La señora Bovary de Gustave Flaubert

Segunda parte

Capítulo II

La primera en bajar fue Emma; luego, Félicité, el señor Lheureux y un ama de cría; y hubo que despertar a Charles, que se había quedado dormido como un tronco en un rincón en cuanto se hizo de noche.

Homais se presentó; ofreció sus respetos a la señora, le dijo finezas al señor, manifestó que estaba encantado de haber podido serles de cierta ayuda y añadió, con expresión cordial, que había tenido el atrevimiento de invitarse, dado que, además, su mujer estaba fuera.

Cuando la señora Bovary entró en la cocina, se acercó a la chimenea. Pellizcó el vestido con dos dedos a la altura de las rodillas y, tras subirlo así hasta los tobillos, alargó hacia las llamas, por encima del asado que daba vueltas, el pie calzado con una botina negra. El fuego la iluminaba por completo, le calaba con luz cruda la trama del vestido, los poros homogéneos del cutis blanco e incluso los párpados, que entornaba a ratos. La recorría un intenso fulgor rojo a tenor de la ráfaga de viento que entraba por la puerta entornada.

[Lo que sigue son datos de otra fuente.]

<file path="src/sv/drle_pkg.sv">
// ----------------------------------------------------------------------------
// drle_pkg
// Types and constants shared by the delta run-length encoder modules.
// ----------------------------------------------------------------------------
package drle_pkg;

    localparam int SAMPLE_W = 14;
    localparam int DELTA_W  = 15;
    localparam int RUN_W    = 6;
    localparam int MAX_OUT  = 3;
    localparam int CNT_W    = 2;
    localparam int IDX_W    = 2;

    localparam logic [7:0]               MARK_VALID   = 8'h80;
    localparam logic [7:0]               MARK_WIDE    = 8'h40;
    localparam logic [RUN_W-1:0]         RUN_LIMIT    = 6'd63;
    localparam logic signed [DELTA_W-1:0] NARROW_BOUND = 15'sd63;

    typedef struct packed {
        logic signed [SAMPLE_W-1:0] sample;
        logic                       first_sample;
        logic                       last_sample;
    } in_item_t;

    typedef struct packed {
        logic [7:0] out_byte;
        logic       last_of_item;
    } out_item_t;

    // Bytes caused by one input item, data[0] goes out first.
    typedef struct packed {
        logic [MAX_OUT-1:0][7:0] data;
        logic [CNT_W-1:0]        count;
    } enc_bytes_t;

endpackage

</file>
<file path="src/sv/drle_encode.sv">
// ----------------------------------------------------------------------------
// drle_encode
// Coder state and the single-pass logic that turns one sample into its bytes.
// ----------------------------------------------------------------------------
module drle_encode (
    input  logic                 aclk,
    input  logic                 aresetn,
    input  logic                 take,
    input  drle_pkg::in_item_t   item,
    output drle_pkg::enc_bytes_t enc
);

    logic signed [drle_pkg::SAMPLE_W-1:0] prev_value_reg, prev_value_next;
    logic signed [drle_pkg::DELTA_W-1:0]  prev_delta_reg, prev_delta_next;
    logic                                 wide_reg, wide_next;
    logic [drle_pkg::RUN_W-1:0]           run_reg, run_next;

    logic signed [drle_pkg::DELTA_W-1:0] delta;
    logic [15:0]                         sample16;
    logic                                narrow;
    logic                                mode_after;
    logic                                repeat_hit;
    logic [drle_pkg::RUN_W-1:0]          run_inc;
    logic                                close_run;
    logic                                mark;
    logic [drle_pkg::RUN_W-1:0]          mark_count;
    logic [7:0]                          marker;
    logic [7:0]                          dhi, dlo;

    always_comb begin
        sample16   = {{2{item.sample[drle_pkg::SAMPLE_W-1]}}, item.sample};
        delta      = {item.sample[drle_pkg::SAMPLE_W-1], item.sample}
                   - {prev_value_reg[drle_pkg::SAMPLE_W-1], prev_value_reg};
        narrow     = (delta > -drle_pkg::NARROW_BOUND) && (delta < drle_pkg::NARROW_BOUND);
        mode_after = !narrow;
        repeat_hit = (delta == prev_delta_reg);
        run_inc    = run_reg + 1'b1;
        close_run  = (run_inc == drle_pkg::RUN_LIMIT) || item.last_sample;
        mark_count = repeat_hit ? run_inc : run_reg;
        marker     = drle_pkg::MARK_VALID | (mode_after ? drle_pkg::MARK_WIDE : 8'h00)
                   | {2'b00, mark_count};
        mark       = (run_reg != '0) || (wide_reg != mode_after);
        dhi        = {1'b0, delta[14:8]};
        dlo        = mode_after ? delta[7:0] : {1'b0, delta[6:0]};

        enc             = '0;
        prev_value_next = prev_value_reg;
        prev_delta_next = prev_delta_reg;
        wide_next       = wide_reg;
        run_next        = run_reg;

        if (item.first_sample) begin
            enc.data[0]     = sample16[15:8];
            enc.data[1]     = sample16[7:0];
            enc.count       = 2'd2;
            prev_value_next = item.sample;
            prev_delta_next = '0;
            wide_next       = 1'b1;
            run_next        = '0;
        end else if (repeat_hit) begin
            prev_value_next = item.sample;
            if (close_run) begin
                enc.data[0] = marker;
                enc.count   = 2'd1;
                wide_next   = mode_after;
                run_next    = '0;
            end else begin
                run_next = run_inc;
            end
        end else begin
            prev_value_next = item.sample;
            prev_delta_next = delta;
            wide_next       = mode_after;
            run_next        = '0;
            // Marker, when present, leads; delta bytes follow.
            if (mark) begin
                enc.data[0] = marker;
                if (mode_after) begin
                    enc.data[1] = dhi;
                    enc.data[2] = dlo;
                    enc.count   = 2'd3;
                end else begin
                    enc.data[1] = dlo;
                    enc.count   = 2'd2;
                end
            end else begin
                if (mode_after) begin
                    enc.data[0] = dhi;
                    enc.data[1] = dlo;
                    enc.count   = 2'd2;
                end else begin
                    enc.data[0] = dlo;
                    enc.count   = 2'd1;
                end
            end
        end
    end

    always_ff @(posedge aclk) begin
        if (!aresetn) begin
            prev_value_reg <= '0;
            prev_delta_reg <= '0;
            wide_reg       <= 1'b1;
            run_reg        <= '0;
        end else if (take) begin
            prev_value_reg <= prev_value_next;
            prev_delta_reg <= prev_delta_next;
            wide_reg       <= wide_next;
            run_reg        <= run_next;
        end
    end

endmodule

</file>
<file path="src/sv/drle_serialize.sv">
// ----------------------------------------------------------------------------
// drle_serialize
// Result register holding the bytes of one item, sent one per cycle while m_ready is high.
// ----------------------------------------------------------------------------
module drle_serialize (
    input  logic                 aclk,
    input  logic                 aresetn,
    input  logic                 load,
    input  drle_pkg::enc_bytes_t enc,
    output logic                 load_ready,
    output logic                 m_valid,
    input  logic                 m_ready,
    output drle_pkg::out_item_t  m_item
);

    logic [drle_pkg::MAX_OUT-1:0][7:0] data_reg;
    logic [drle_pkg::CNT_W-1:0]        cnt_reg;
    logic [drle_pkg::IDX_W-1:0]        idx_reg;
    logic                              valid_reg;
    logic                              at_last;
    logic                              pop;

    assign at_last    = (idx_reg == cnt_reg - 1'b1);
    assign pop        = valid_reg && m_ready;
    assign load_ready = !valid_reg || (m_ready && at_last);

    assign m_valid             = valid_reg;
    assign m_item.out_byte     = data_reg[idx_reg];
    assign m_item.last_of_item = at_last;

    always_ff @(posedge aclk) begin
        if (!aresetn) begin
            valid_reg <= 1'b0;
            idx_reg   <= '0;
        end else if (load && load_ready) begin
            // Items that cause no byte leave the register empty.
            valid_reg <= (enc.count != '0);
            idx_reg   <= '0;
        end else if (pop) begin
            if (at_last) begin
                valid_reg <= 1'b0;
            end
            idx_reg <= idx_reg + 1'b1;
        end
    end

    always_ff @(posedge aclk) begin
        if (load && load_ready) begin
            data_reg <= enc.data;
            cnt_reg  <= enc.count;
        end
    end

endmodule

</file>
<file path="src/sv/delta_run_length_encoder_top.sv">
// ----------------------------------------------------------------------------
// delta_run_length_encoder_top
// Delta run-length encoder: signed 14-bit samples in, coded bytes out.
// ----------------------------------------------------------------------------
// Input channel s_valid/s_ready/s_item carries one sample with its block
// flags; output channel m_valid/m_ready/m_item carries one byte per item,
// with last_of_item set on the final byte that a sample causes.
// A sample is held in the input register, is coded in a single pass
// into zero to three bytes, and these are registered in the byte
// register, whose current byte drives m_item.
// The byte register sends one byte per cycle while m_ready is high, so
// a sample's bytes leave one after another. The next sample is coded in
// the cycle the last byte of the previous one is taken.
// Reset clears the coder to wide mode, previous sample and delta zero, no
// open run, and empties both registers. When the receiver stalls, the
// current byte holds, the coded sample behind it waits in the input
// register, and s_ready drops once that register is full.
// ----------------------------------------------------------------------------
module delta_run_length_encoder_top (
    input  logic                aclk,
    input  logic                aresetn,
    input  logic                s_valid,
    output logic                s_ready,
    input  drle_pkg::in_item_t  s_item,
    output logic                m_valid,
    input  logic                m_ready,
    output drle_pkg::out_item_t m_item
);

    drle_pkg::in_item_t   in_item_reg;
    logic                 in_valid_reg;
    drle_pkg::enc_bytes_t enc;
    logic                 ser_ready;
    logic                 take;

    assign take    = in_valid_reg && ser_ready;
    assign s_ready = !in_valid_reg || ser_ready;

    always_ff @(posedge aclk) begin
        if (!aresetn) begin
            in_valid_reg <= 1'b0;
        end else if (s_ready) begin
            in_valid_reg <= s_valid;
        end
    end

    always_ff @(posedge aclk) begin
        if (s_valid && s_ready) begin
            in_item_reg <= s_item;
        end
    end

    drle_encode u_encode (
        .aclk    (aclk),
        .aresetn (aresetn),
        .take    (take),
        .item    (in_item_reg),
        .enc     (enc)
    );

    drle_serialize u_serialize (
        .aclk       (aclk),
        .aresetn    (aresetn),
        .load       (in_valid_reg),
        .enc        (enc),
        .load_ready (ser_ready),
        .m_valid    (m_valid),
        .m_ready    (m_ready),
        .m_item     (m_item)
    );

endmodule
</file>
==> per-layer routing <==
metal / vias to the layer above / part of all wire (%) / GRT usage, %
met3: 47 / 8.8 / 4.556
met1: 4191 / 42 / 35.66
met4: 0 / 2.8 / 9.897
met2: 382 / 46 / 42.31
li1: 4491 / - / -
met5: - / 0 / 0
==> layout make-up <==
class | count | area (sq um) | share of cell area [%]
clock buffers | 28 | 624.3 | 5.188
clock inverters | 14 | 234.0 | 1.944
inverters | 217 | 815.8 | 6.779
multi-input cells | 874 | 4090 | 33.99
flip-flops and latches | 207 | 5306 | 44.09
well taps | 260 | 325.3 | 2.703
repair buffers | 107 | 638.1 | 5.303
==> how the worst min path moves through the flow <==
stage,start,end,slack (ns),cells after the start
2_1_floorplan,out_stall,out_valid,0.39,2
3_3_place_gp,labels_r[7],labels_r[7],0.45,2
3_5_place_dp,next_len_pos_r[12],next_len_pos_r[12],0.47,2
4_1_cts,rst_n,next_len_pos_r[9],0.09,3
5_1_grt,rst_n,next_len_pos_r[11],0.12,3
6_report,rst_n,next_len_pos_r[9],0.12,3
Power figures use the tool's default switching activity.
--- src/sv/rc_channel_frame_parser_top_assert.svh ---
// Assertion macros for the RC channel frame parser.
`ifndef RC_CHANNEL_FRAME_PARSER_TOP_ASSERT_SVH
`define RC_CHANNEL_FRAME_PARSER_TOP_ASSERT_SVH
`ifndef SYNTHESIS
// cond must hold at every clock edge out of reset
`define RCCFP_ASSERT(label, cond) \
    label: assert property (@(posedge clk) disable iff (!rst_n) (cond)) \
        else $error("rccfp: assertion failed");
// post must hold in the same cycle as pre
`define RCCFP_ASSERT_IMPL(label, pre, post) \
    label: assert property (@(posedge clk) disable iff (!rst_n) (pre) |-> (post)) \
        else $error("rccfp: assertion failed");
`else
`define RCCFP_ASSERT(label, cond)
`define RCCFP_ASSERT_IMPL(label, pre, post)
`endif
`endif

--- src/sv/rccfp_pkg.sv ---
// Shared types and constants of the RC channel frame parser.
package rccfp_pkg;

    localparam int CHANNELS_DEF   = 14;
    localparam int BYTE_W         = 8;
    localparam int VALUE_W        = 16;
    localparam int INDEX_W        = 4;
    localparam int POS_W          = 5;
    localparam int CFG_ADDR_W     = 1;
    localparam int TOKQ_DEPTH     = 2;
    localparam int TOKQ_PTR_W     = $clog2(TOKQ_DEPTH);
    localparam int TOKQ_CNT_W     = TOKQ_PTR_W + 1;

    localparam logic [BYTE_W-1:0]  START_BYTE_RST   = 8'h20;
    localparam logic [BYTE_W-1:0]  COMMAND_BYTE_RST = 8'h40;
    localparam logic [VALUE_W-1:0] CHECK_INIT       = 16'hFFFF;

    // configuration register indexes
    localparam logic [CFG_ADDR_W-1:0] REG_START_BYTE   = 1'b0;
    localparam logic [CFG_ADDR_W-1:0] REG_COMMAND_BYTE = 1'b1;

    typedef enum logic [2:0] {
        PH_START,
        PH_CMD,
        PH_PAYLOAD,
        PH_CHK_LO,
        PH_CHK_HI
    } phase_t;

    typedef struct packed {
        logic [1:0] busy;
        phase_t     phase;
    } front_status_t;

    typedef struct packed {
        logic active;
        logic bank;
        logic release_bank;
    } back_status_t;

endpackage

--- src/sv/rccfp_front.sv ---
// Front end: byte parser, checksum, payload writes and bank ownership.
module rccfp_front #(
    parameter int CHANNELS = rccfp_pkg::CHANNELS_DEF,
    parameter int CH_W     = 4
) (
    input  logic                              clk,
    input  logic                              rst_n,
    input  logic                              push,
    output logic                              full,
    input  logic [rccfp_pkg::BYTE_W-1:0]      rx_byte,
    input  logic                              cfg_we,
    input  logic [rccfp_pkg::CFG_ADDR_W-1:0]  cfg_addr,
    input  logic [rccfp_pkg::BYTE_W-1:0]      cfg_data,
    output logic                              wr_en,
    output logic                              wr_bank,
    output logic [CH_W-1:0]                   wr_idx,
    output logic [rccfp_pkg::VALUE_W-1:0]     wr_data,
    output logic                              tok_push,
    output logic                              tok_bank,
    input  rccfp_pkg::back_status_t           be_status,
    output rccfp_pkg::front_status_t          fe_status
);

    localparam logic [rccfp_pkg::POS_W-1:0] POS_LAST = rccfp_pkg::POS_W'(2 * CHANNELS - 1);

    rccfp_pkg::phase_t                phase_reg, phase_next;
    logic [rccfp_pkg::POS_W-1:0]      pos_reg, pos_next;
    logic [rccfp_pkg::VALUE_W-1:0]    check_reg, check_next;
    logic [rccfp_pkg::BYTE_W-1:0]     lo_reg, lo_next;
    logic                             bank_reg, bank_next;
    logic [1:0]                       busy_reg, busy_next;
    logic [rccfp_pkg::BYTE_W-1:0]     start_byte_reg;
    logic [rccfp_pkg::BYTE_W-1:0]     command_byte_reg;
    logic                             accept;
    logic [rccfp_pkg::VALUE_W-1:0]    byte_ext;

    // stall only when the bank we must write still belongs to the back end
    assign full     = (phase_reg == rccfp_pkg::PH_PAYLOAD) && busy_reg[bank_reg];
    assign accept   = push && !full;
    assign byte_ext = {{(rccfp_pkg::VALUE_W - rccfp_pkg::BYTE_W){1'b0}}, rx_byte};

    assign wr_en    = accept && (phase_reg == rccfp_pkg::PH_PAYLOAD) && pos_reg[0];
    assign wr_bank  = bank_reg;
    assign wr_idx   = pos_reg[CH_W:1];
    assign wr_data  = {rx_byte, lo_reg};
    assign tok_bank = bank_reg;

    assign fe_status.busy  = busy_reg;
    assign fe_status.phase = phase_reg;

    always_ff @(posedge clk or negedge rst_n)
    begin
        if (!rst_n)
        begin
            phase_reg        <= rccfp_pkg::PH_START;
            pos_reg          <= '0;
            check_reg        <= rccfp_pkg::CHECK_INIT;
            bank_reg         <= 1'b0;
            busy_reg         <= '0;
            start_byte_reg   <= rccfp_pkg::START_BYTE_RST;
            command_byte_reg <= rccfp_pkg::COMMAND_BYTE_RST;
        end
        else
        begin
            phase_reg <= phase_next;
            pos_reg   <= pos_next;
            check_reg <= check_next;
            bank_reg  <= bank_next;
            busy_reg  <= busy_next;
            if (cfg_we && (cfg_addr == rccfp_pkg::REG_START_BYTE))
            begin
                start_byte_reg <= cfg_data;
            end
            if (cfg_we && (cfg_addr == rccfp_pkg::REG_COMMAND_BYTE))
            begin
                command_byte_reg <= cfg_data;
            end
        end
    end

    // low byte of the channel being collected
    always_ff @(posedge clk)
    begin
        lo_reg <= lo_next;
    end

    always_comb
    begin
        phase_next = phase_reg;
        pos_next   = pos_reg;
        check_next = check_reg;
        lo_next    = lo_reg;
        bank_next  = bank_reg;
        busy_next  = busy_reg;
        tok_push   = 1'b0;

        if (be_status.release_bank)
        begin
            busy_next[be_status.bank] = 1'b0;
        end

        if (accept)
        begin
            case (phase_reg)
                rccfp_pkg::PH_CMD:
                begin
                    if (rx_byte == command_byte_reg)
                    begin
                        check_next = check_reg - byte_ext;
                        pos_next   = '0;
                        phase_next = rccfp_pkg::PH_PAYLOAD;
                    end
                    else
                    begin
                        phase_next = rccfp_pkg::PH_START;
                    end
                end
                rccfp_pkg::PH_PAYLOAD:
                begin
                    if (!pos_reg[0])
                    begin
                        lo_next = rx_byte;
                    end
                    check_next = check_reg - byte_ext;
                    pos_next   = pos_reg + 1'b1;
                    if (pos_reg == POS_LAST)
                    begin
                        phase_next = rccfp_pkg::PH_CHK_LO;
                    end
                end
                rccfp_pkg::PH_CHK_LO:
                begin
                    if (rx_byte == check_reg[7:0])
                    begin
                        phase_next = rccfp_pkg::PH_CHK_HI;
                    end
                    else
                    begin
                        phase_next = rccfp_pkg::PH_START;
                    end
                end
                rccfp_pkg::PH_CHK_HI:
                begin
                    // good frame: hand the bank to the back end, switch banks
                    if (rx_byte == check_reg[15:8])
                    begin
                        tok_push            = 1'b1;
                        busy_next[bank_reg] = 1'b1;
                        bank_next           = !bank_reg;
                    end
                    phase_next = rccfp_pkg::PH_START;
                end
                default:
                begin
                    phase_next = rccfp_pkg::PH_START;
                    if (rx_byte == start_byte_reg)
                    begin
                        check_next = rccfp_pkg::CHECK_INIT - byte_ext;
                        pos_next   = '0;
                        phase_next = rccfp_pkg::PH_CMD;
                    end
                end
            endcase
        end
    end

endmodule

--- src/sv/rccfp_tokq.sv ---
// Short queue of finished-frame bank numbers between front and back end.
module rccfp_tokq (
    input  logic                               clk,
    input  logic                               rst_n,
    input  logic                               tok_push,
    input  logic                               tok_bank_in,
    input  logic                               tok_pop,
    output logic                               tok_empty,
    output logic                               tok_bank_out,
    output logic [rccfp_pkg::TOKQ_CNT_W-1:0]   tok_count
);

    logic                               entry_reg [rccfp_pkg::TOKQ_DEPTH];
    logic [rccfp_pkg::TOKQ_PTR_W-1:0]   wr_ptr_reg;
    logic [rccfp_pkg::TOKQ_PTR_W-1:0]   rd_ptr_reg;
    logic [rccfp_pkg::TOKQ_CNT_W-1:0]   count_reg;
    logic                               do_push;
    logic                               do_pop;

    assign tok_empty    = (count_reg == '0);
    assign tok_bank_out = entry_reg[rd_ptr_reg];
    assign tok_count    = count_reg;
    assign do_push      = tok_push;
    assign do_pop       = tok_pop && !tok_empty;

    // depth is a power of two, pointers wrap on their own
    always_ff @(posedge clk or negedge rst_n)
    begin
        if (!rst_n)
        begin
            wr_ptr_reg <= '0;
            rd_ptr_reg <= '0;
            count_reg  <= '0;
        end
        else
        begin
            if (do_push)
            begin
                wr_ptr_reg <= wr_ptr_reg + 1'b1;
            end
            if (do_pop)
            begin
                rd_ptr_reg <= rd_ptr_reg + 1'b1;
            end
            case ({do_push, do_pop})
                2'b10:   count_reg <= count_reg + 1'b1;
                2'b01:   count_reg <= count_reg - 1'b1;
                default: count_reg <= count_reg;
            endcase
        end
    end

    always_ff @(posedge clk)
    begin
        if (do_push)
        begin
            entry_reg[wr_ptr_reg] <= tok_bank_in;
        end
    end

endmodule

--- src/sv/rccfp_back.sv ---
// Back end: two-bank channel memory and channel emitter with output register.
module rccfp_back #(
    parameter int CHANNELS = rccfp_pkg::CHANNELS_DEF,
    parameter int CH_W     = 4
) (
    input  logic                                clk,
    input  logic                                rst_n,
    input  logic                                wr_en,
    input  logic                                wr_bank,
    input  logic [CH_W-1:0]                     wr_idx,
    input  logic [rccfp_pkg::VALUE_W-1:0]       wr_data,
    input  logic                                tok_empty,
    input  logic                                tok_bank,
    output logic                                tok_pop,
    output rccfp_pkg::back_status_t             be_status,
    output logic                                empty,
    input  logic                                pop,
    output logic [rccfp_pkg::INDEX_W-1:0]       channel_index,
    output logic [rccfp_pkg::VALUE_W-1:0]       channel_value,
    output logic                                last_channel
);

    localparam int DEPTH = 2 * CHANNELS;
    localparam int AW    = (DEPTH > 1) ? $clog2(DEPTH) : 1;
    localparam logic [CH_W-1:0] CH_LAST = CH_W'(CHANNELS - 1);

    logic [rccfp_pkg::VALUE_W-1:0]  mem [DEPTH];
    logic                           active_reg;
    logic                           bank_reg;
    logic [CH_W-1:0]                ch_reg;
    logic                           out_valid_reg;
    logic [rccfp_pkg::VALUE_W-1:0]  out_value_reg;
    logic [CH_W-1:0]                out_ch_reg;
    logic                           out_last_reg;
    logic                           issue;
    logic                           finish;
    logic [AW-1:0]                  wr_addr;
    logic [AW-1:0]                  rd_addr;

    // bank 1 sits above bank 0
    assign wr_addr = (wr_bank ? AW'(CHANNELS) : AW'(0)) + AW'(wr_idx);
    assign rd_addr = (bank_reg ? AW'(CHANNELS) : AW'(0)) + AW'(ch_reg);

    assign issue   = active_reg && (!out_valid_reg || pop);
    assign finish  = issue && (ch_reg == CH_LAST);
    assign tok_pop = !active_reg && !tok_empty;

    assign be_status.active       = active_reg;
    assign be_status.bank         = bank_reg;
    assign be_status.release_bank = finish;

    assign empty         = !out_valid_reg;
    assign channel_index = rccfp_pkg::INDEX_W'(out_ch_reg);
    assign channel_value = out_value_reg;
    assign last_channel  = out_last_reg;

    always_ff @(posedge clk or negedge rst_n)
    begin
        if (!rst_n)
        begin
            active_reg    <= 1'b0;
            bank_reg      <= 1'b0;
            ch_reg        <= '0;
            out_valid_reg <= 1'b0;
        end
        else
        begin
            if (tok_pop)
            begin
                active_reg <= 1'b1;
                bank_reg   <= tok_bank;
                ch_reg     <= '0;
            end
            else if (issue)
            begin
                ch_reg <= ch_reg + 1'b1;
                if (finish)
                begin
                    active_reg <= 1'b0;
                end
            end

            if (issue)
            begin
                out_valid_reg <= 1'b1;
            end
            else if (pop)
            begin
                out_valid_reg <= 1'b0;
            end
        end
    end

    // memory write port and registered read port, which is the output register
    always_ff @(posedge clk)
    begin
        if (wr_en)
        begin
            mem[wr_addr] <= wr_data;
        end
        if (issue)
        begin
            out_value_reg <= mem[rd_addr];
            out_ch_reg    <= ch_reg;
            out_last_reg  <= (ch_reg == CH_LAST);
        end
    end

endmodule

--- src/sv/rc_channel_frame_parser_top.sv ---
// Top level of the RC channel frame parser: front parser, bank queue, channel emitter.
// Input: one byte per cycle unless full; full rises only while both payload banks are held.
// A good frame's bank passes the bank queue, then the back end bank register, then the output.
// Output: one channel per cycle while pop keeps up, from the registered memory read port.
// Reset (rst_n low, async): parser awaits start byte, queues empty, config bytes to defaults.
// Payload memory needs no clearing: a bank is read only after a full frame was written.
module rc_channel_frame_parser_top #(
    parameter int CHANNELS = rccfp_pkg::CHANNELS_DEF
) (
    input  logic                                clk,
    input  logic                                rst_n,
    input  logic                                push,
    output logic                                full,
    input  logic [rccfp_pkg::BYTE_W-1:0]        rx_byte,
    output logic                                empty,
    input  logic                                pop,
    output logic [rccfp_pkg::INDEX_W-1:0]       channel_index,
    output logic [rccfp_pkg::VALUE_W-1:0]       channel_value,
    output logic                                last_channel,
    input  logic                                cfg_we,
    input  logic [rccfp_pkg::CFG_ADDR_W-1:0]    cfg_addr,
    input  logic [rccfp_pkg::BYTE_W-1:0]        cfg_data
);

    `include "rc_channel_frame_parser_top_assert.svh"

    // channel counter width, at least one bit
    localparam int CH_W = (CHANNELS > 1) ? $clog2(CHANNELS) : 1;

    // index of the final channel, and the bank queue occupancy limit
    localparam logic [rccfp_pkg::INDEX_W-1:0] LAST_INDEX = rccfp_pkg::INDEX_W'(CHANNELS - 1);
    localparam logic [rccfp_pkg::TOKQ_CNT_W-1:0] TOKQ_LIMIT =
        rccfp_pkg::TOKQ_CNT_W'(rccfp_pkg::TOKQ_DEPTH);

    // Front end writes each channel word into its current bank as the high
    // byte arrives. A frame with a good checksum pushes its bank number into
    // the queue; the back end then drains that bank, one channel per cycle
    // while pop keeps up, and the front end fills the other bank.
    logic                               wr_en;
    logic                               wr_bank;
    logic [CH_W-1:0]                    wr_idx;
    logic [rccfp_pkg::VALUE_W-1:0]      wr_data;
    logic                               tok_push;
    logic                               tok_bank_in;
    logic                               tok_pop;
    logic                               tok_empty;
    logic                               tok_bank_out;
    logic [rccfp_pkg::TOKQ_CNT_W-1:0]   tok_count;
    rccfp_pkg::front_status_t           fe_status;
    rccfp_pkg::back_status_t            be_status;

    rccfp_front #(
        .CHANNELS (CHANNELS),
        .CH_W     (CH_W)
    ) u_front (
        .clk       (clk),
        .rst_n     (rst_n),
        .push      (push),
        .full      (full),
        .rx_byte   (rx_byte),
        .cfg_we    (cfg_we),
        .cfg_addr  (cfg_addr),
        .cfg_data  (cfg_data),
        .wr_en     (wr_en),
        .wr_bank   (wr_bank),
        .wr_idx    (wr_idx),
        .wr_data   (wr_data),
        .tok_push  (tok_push),
        .tok_bank  (tok_bank_in),
        .be_status (be_status),
        .fe_status (fe_status)
    );

    rccfp_tokq u_tokq (
        .clk          (clk),
        .rst_n        (rst_n),
        .tok_push     (tok_push),
        .tok_bank_in  (tok_bank_in),
        .tok_pop      (tok_pop),
        .tok_empty    (tok_empty),
        .tok_bank_out (tok_bank_out),
        .tok_count    (tok_count)
    );

    rccfp_back #(
        .CHANNELS (CHANNELS),
        .CH_W     (CH_W)
    ) u_back (
        .clk           (clk),
        .rst_n         (rst_n),
        .wr_en         (wr_en),
        .wr_bank       (wr_bank),
        .wr_idx        (wr_idx),
        .wr_data       (wr_data),
        .tok_empty     (tok_empty),
        .tok_bank      (tok_bank_out),
        .tok_pop       (tok_pop),
        .be_status     (be_status),
        .empty         (empty),
        .pop           (pop),
        .channel_index (channel_index),
        .channel_value (channel_value),
        .last_channel  (last_channel)
    );

    // the bank being drained is still marked as held by the back end
    `RCCFP_ASSERT_IMPL(a_drain_bank_held, be_status.active, fe_status.busy[be_status.bank])
    // the parser stalls only while it needs to write payload
    `RCCFP_ASSERT_IMPL(a_full_in_payload, full, fe_status.phase == rccfp_pkg::PH_PAYLOAD)
    // bank queue never overflows
    `RCCFP_ASSERT_IMPL(a_tokq_room, tok_push, tok_count < TOKQ_LIMIT)
    // last flag sits on the final channel only
    `RCCFP_ASSERT_IMPL(a_last_index, !empty && last_channel, channel_index == LAST_INDEX)

endmodule
--- config.mk ---
export PLATFORM = sky130hd
export DESIGN_NAME = rc_channel_frame_parser_top
export DESIGN_NICKNAME = d
export VERILOG_FILES = /design/src/sv/rccfp_pkg.sv /design/src/sv/rccfp_front.sv /design/src/sv/rccfp_tokq.sv /design/src/sv/rccfp_back.sv /design/src/sv/rc_channel_frame_parser_top.sv
export VERILOG_INCLUDE_DIRS = /design/src /design/src/sv
export SDC_FILE = /design/constraint.sdc
export NUM_CORES = 1
export LEC_CHECK = 0
export CAP_MARGIN = 40
export CELL_PAD_IN_SITES_DETAIL_PLACEMENT = 0
export CELL_PAD_IN_SITES_GLOBAL_PLACEMENT = 1
export CORE_ASPECT_RATIO = 0.9
export CORE_MARGIN = 2
export CORE_UTILIZATION = 58
export DETAILED_ROUTE_END_ITERATION = 7
export DONT_BUFFER_PORTS = 1
export PLACE_DENSITY = 0.85
export SYNTH_ARGS = -nofsm -noshare
export SYNTH_HDL_FRONTEND = slang
export SYNTH_SLANG_ARGS = --single-unit
--- constraint.sdc ---
create_clock -name clk -period 7.5 [get_ports clk]
set_input_delay 0.75 -clock clk [delete_from_list [all_inputs] [get_ports clk]]
set_output_delay 0.75 -clock clk [all_outputs]
set_load 0.005 [all_outputs]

Desde el otro lado de la chimenea, un joven de melena rubia la miraba en silencio.

Como se aburría mucho en Yonville, donde era pasante en la notaría del señor Guillaumin, el señor Léon Dupuis (pues él era el otro parroquiano habitual de El León de Oro) retrasaba con frecuencia la hora de la cena, con la esperanza de que llegase a la fonda algún viajero con quien charlar durante la velada. Los días en que se le acababa la tarea, no le quedaba más remedio, pues no se le ocurría qué otra cosa hacer que llegar puntual y tener que comer, desde la sopa hasta el queso, cara a cara con Binet. Aceptó, pues, con satisfacción, la propuesta de la hostelera de cenar con los recién llegados y pasaron todos a la sala grande, donde la señora Lefrançois había mandado, ceremoniosamente, que pusieran mesa para cuatro.

Homais pidió permiso para no quitarse el gorro griego, por temor a los catarros.

Luego, volviéndose a su vecina de mesa, le preguntó:

—¿La señora debe de estar seguramente un tanto cansada? ¡Nuestra Golondrina da unos tumbos tan espantosos!

—Es cierto —repuso Emma—. Pero siempre me divierte el cambio; me gusta ir a otros sitios.

—¡Resulta tan tedioso vivir clavado en el mismo lugar! —suspiró el pasante.

—Si tuviera que pasarse la vida a caballo como yo… —dijo Charles.

—Sin embargo —añadió Léon, dirigiéndose a la señora Bovary—, nada hay más agradable, me parece. Cuando se puede —añadió.